2. Assisting decision-making: Converting vague complex conditions into definite true/false or enumerated types through AI, and then integrating them into business logic.
Upon reaching this point, many might feel disappointed with AI Agents. Many think that an AI Agent is simply taught a bit, and it can do everything. In reality, due to the context limitations of large models, it is impossible (at least currently) to create a universal AI that can do anything. But the good news is that programmers do not need to worry about unemployment; AI still requires a large number of programmers behind it, and someone still needs to pile up if-else statements. The key difference is that the boundaries of business processes that can be handled by programs are expanding.
Two types of AI Agents
At the event, I asked Shaw a question: the market has two expectations for AI Agents. 1. The AI Agent plays a role, has its own ID and brand, and provides services to users. 2. Users have a personal AI Agent, akin to a personal assistant, which can help users handle some business tasks. Which of these two types of AI Agents will be more popular? He thinks both directions will be good, and they may even combine.
Currently, the main direction being explored in the market is still the first one. This direction is similar to service AI Agentification; in the future, there may be no App interface anymore, as all Apps will be AI Agentified and personified. The second direction is the agentification of application clients, where future application clients will be a plugin for assistant Agents, and local application data will become part of the Agent's memory bank, while this plugin is also responsible for communicating with the cloud service Agent. This represents a new application architecture model that will change the entire infrastructure.
Requirements of AI Agents for infrastructure
1. Infrastructure must achieve permissionless access; otherwise, AI Agents will be restricted by various anti-attack strategies. Services should use economic costs (Gas) to prevent attacks. Platforms with lower levels of openness will face significant impacts, and the early enthusiasm for open platforms in Web2 will be reignited.
2. AI Agents need to be able to operate funds for payment to solve the above problems.
In other words, future services, whether based on blockchain or not, will need to support Crypto's private key model for identity verification and Crypto-based payments.
The integration of AI Agents and chains
In addition to the two points mentioned above, how AI Agents integrate with chains is a direction everyone is exploring. At the event, I talked with Mikkke about the focEliza he is working on. The two types of AI Agents mentioned earlier, at least the first type, require a runtime or verification environment provided by the chain. Because once an AI Agent offers services externally, there will be trust issues, and its role is essentially the same as that of a smart contract.
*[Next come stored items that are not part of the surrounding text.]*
--- config.mk ---
export PLATFORM = sky130hd
export DESIGN_NAME = mac_tx_framer
export DESIGN_NICKNAME = d
export VERILOG_FILES = /design/src/rtl/mac_tx_framer.sv
export SDC_FILE = /design/constraint.sdc
export NUM_CORES = 1
export LEC_CHECK = 0
export ABC_CLOCK_PERIOD_IN_PS = 1700
export BUFFER_PORTS_ARGS = -buffer_cell sky130_fd_sc_hd__buf_2
export CORE_ASPECT_RATIO = 0.8
export CORE_MARGIN = 2
export CORE_UTILIZATION = 55
export DETAILED_ROUTE_END_ITERATION = 16
export PLACE_DENSITY = 0.77
export SYNTH_ARGS = -nofsm -noshare
export SYNTH_HDL_FRONTEND = slang
export SYNTH_SLANG_ARGS = --single-unit
--- constraint.sdc ---
create_clock -name phy_tx_clk -period 1.7 [get_ports phy_tx_clk]
set_input_delay 0.17 -clock phy_tx_clk [delete_from_list [all_inputs] [get_ports phy_tx_clk]]
set_output_delay 0.17 -clock phy_tx_clk [all_outputs]
set_load 0.005 [all_outputs]
--- src/rtl/mac_tx_framer.sv ---
// mac_tx_framer: Ethernet byte-stream TX framer (preamble, SFD, data, CRC-32 FCS, inter-frame gap).
// Define MAC_TX_PAD_EN to zero-pad frames shorter than MIN_FRAME bytes before the FCS.
module mac_tx_framer #(
  parameter int IFG_BYTES = 12,
  parameter int MIN_FRAME = 60
) (
  input  logic       phy_tx_clk,
  input  logic       sys_rst_n,
  input  logic [7:0] mac_txd_in,
  input  logic       mac_tvalid_in,
  input  logic       mac_tlast_in,
  input  logic       mac_terr_in,
  output logic       mac_tready_out,
  output logic [7:0] phy_txd_out,
  output logic       phy_tvalid_out,
  input  logic       phy_tready_in,
  output logic       phy_terr_out,
  output logic       tx_done_out
);
  localparam int IW = (IFG_BYTES > 1) ? $clog2(IFG_BYTES) : 1;

  typedef enum logic [2:0] {IDLE, PREAMBLE, SFD, DATA, PAD, FCS, IFG} state_t;

  state_t        state, state_nxt;
  logic [7:0]    txd_nxt;
  logic          tvalid_nxt, terr_nxt;
  logic          last_fcs, last_fcs_nxt;
  logic [10:0]   cnt, cnt_nxt, cnt_inc;
  logic [31:0]   crc, crc_nxt, fcs;
  logic [2:0]    sub, sub_nxt;
  logic [IW-1:0] ifg_cnt, ifg_nxt;
  logic          err, err_nxt;
  logic          drop, drop_nxt;
  logic          out_free, in_acc;

  function automatic logic [31:0] crc_byte(input logic [31:0] c, input logic [7:0] d);
    logic [31:0] r;
    r = c;
    for (int i = 0; i < 8; i++)
      r = {1'b0, r[31:1]} ^ ({32{r[0] ^ d[i]}} & 32'hEDB88320);
    return r;
  endfunction

  // The output register can take a new byte when empty or being drained this cycle.
  assign out_free       = !phy_tvalid_out || phy_tready_in;
  assign mac_tready_out = drop || (state == DATA && out_free);
  assign in_acc         = mac_tvalid_in && mac_tready_out;
  assign tx_done_out    = last_fcs && phy_tvalid_out && phy_tready_in;
  assign cnt_inc        = (cnt == 11'h7FF) ? cnt : cnt + 11'd1;
  // A frame that carried an upstream error gets a deliberately corrupted FCS.
  assign fcs            = err ? crc : ~crc;

  always_comb begin
    state_nxt    = state;
    txd_nxt      = phy_txd_out;
    tvalid_nxt   = phy_tvalid_out && !phy_tready_in;
    terr_nxt     = phy_terr_out;
    last_fcs_nxt = last_fcs && !phy_tready_in;
    cnt_nxt      = cnt;
    crc_nxt      = crc;
    sub_nxt      = sub;
    ifg_nxt      = ifg_cnt;
    err_nxt      = err;
    drop_nxt     = drop;
    if (drop && in_acc && mac_tlast_in) drop_nxt = 1'b0;
    case (state)
      IDLE: if (mac_tvalid_in && !drop && out_free) begin
        txd_nxt    = 8'h55;
        tvalid_nxt = 1'b1;
        terr_nxt   = 1'b0;
        sub_nxt    = 3'd1;
        cnt_nxt    = '0;
        crc_nxt    = '1;
        err_nxt    = 1'b0;
        state_nxt  = PREAMBLE;
      end
      PREAMBLE: if (out_free) begin
        txd_nxt    = 8'h55;
        tvalid_nxt = 1'b1;
        terr_nxt   = 1'b0;
        sub_nxt    = sub + 3'd1;
        if (sub == 3'd6) state_nxt = SFD;
      end
      SFD: if (out_free) begin
        txd_nxt    = 8'hD5;
        tvalid_nxt = 1'b1;
        terr_nxt   = 1'b0;
        sub_nxt    = 3'd0;
        state_nxt  = DATA;
      end
      DATA: if (in_acc) begin
        txd_nxt    = mac_txd_in;
        tvalid_nxt = 1'b1;
        terr_nxt   = mac_terr_in;
        err_nxt    = err | mac_terr_in;
        cnt_nxt    = cnt_inc;
        crc_nxt    = crc_byte(crc, mac_txd_in);
`ifdef MAC_TX_PAD_EN
        if (mac_tlast_in) state_nxt = (cnt_inc < 11'(MIN_FRAME)) ? PAD : FCS;
`else
        if (mac_tlast_in) state_nxt = FCS;
`endif
      end else if (!phy_tvalid_out) begin
        // Source ran dry mid-frame: poison the wire and swallow the rest of the frame.
        txd_nxt    = 8'h00;
        tvalid_nxt = 1'b1;
        terr_nxt   = 1'b1;
        drop_nxt   = 1'b1;
        ifg_nxt    = '0;
        state_nxt  = IFG;
      end
`ifdef MAC_TX_PAD_EN
      PAD: if (out_free) begin
        txd_nxt    = 8'h00;
        tvalid_nxt = 1'b1;
        terr_nxt   = 1'b0;
        cnt_nxt    = cnt_inc;
        crc_nxt    = crc_byte(crc, 8'h00);
        if (cnt_inc >= 11'(MIN_FRAME)) state_nxt = FCS;
      end
`endif
      FCS: if (out_free) begin
        txd_nxt    = 8'(fcs >> {sub[1:0], 3'b000});
        tvalid_nxt = 1'b1;
        terr_nxt   = 1'b0;
        sub_nxt    = sub + 3'd1;
        if (sub == 3'd3) begin
          last_fcs_nxt = 1'b1;
          ifg_nxt      = '0;
          state_nxt    = IFG;
        end
      end
      // Gap counting starts only once the final byte has left the register.
      IFG: if (!phy_tvalid_out) begin
        ifg_nxt = ifg_cnt + IW'(1);
        if (ifg_cnt == IW'(IFG_BYTES - 1)) state_nxt = IDLE;
      end
      default: state_nxt = IDLE;
    endcase
  end

  always_ff @(posedge phy_tx_clk or negedge sys_rst_n) begin
    if (!sys_rst_n) begin
      state          <= IDLE;
      phy_txd_out    <= 8'h00;
      phy_tvalid_out <= 1'b0;
      phy_terr_out   <= 1'b0;
      last_fcs       <= 1'b0;
      cnt            <= '0;
      crc            <= '1;
      sub            <= '0;
      ifg_cnt        <= '0;
      err            <= 1'b0;
      drop           <= 1'b0;
    end else begin
      state          <= state_nxt;
      phy_txd_out    <= txd_nxt;
      phy_tvalid_out <= tvalid_nxt;
      phy_terr_out   <= terr_nxt;
      last_fcs       <= last_fcs_nxt;
      cnt            <= cnt_nxt;
      crc            <= crc_nxt;
      sub            <= sub_nxt;
      ifg_cnt        <= ifg_nxt;
      err            <= err_nxt;
      drop           <= drop_nxt;
    end
  end
endmodule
There was a controversy years ago about the name 'smart contract'; it is just a piece of code, where's the 'smart'? AI can make smart contracts live up to their name. The challenge is how to call AI interfaces within the smart contract environment. If running large models in a verifiable environment still feels far off, using an Oracle-like solution is a more practical path.
Moreover, many demands will arise around AI Agents. How can public knowledge for AI Agents be obtained? How can AI Agents determine facts? How can AI Agents recognize the same user across different platforms? How is 'memory' stored within smart contracts? If I have multiple devices, each equipped with an AI Agent, how do they share memory?
You will find that what was done in Web3, such as 'data on-chain', relationship on-chain, DID, P2P networks, etc., all have new meanings and scenarios.
Conclusion
Reusing my conclusion from a 2021 sharing about AI and blockchain, a more internet-friendly AI is also a more human-friendly internet. Back then, it was just a thought, but now the future has arrived.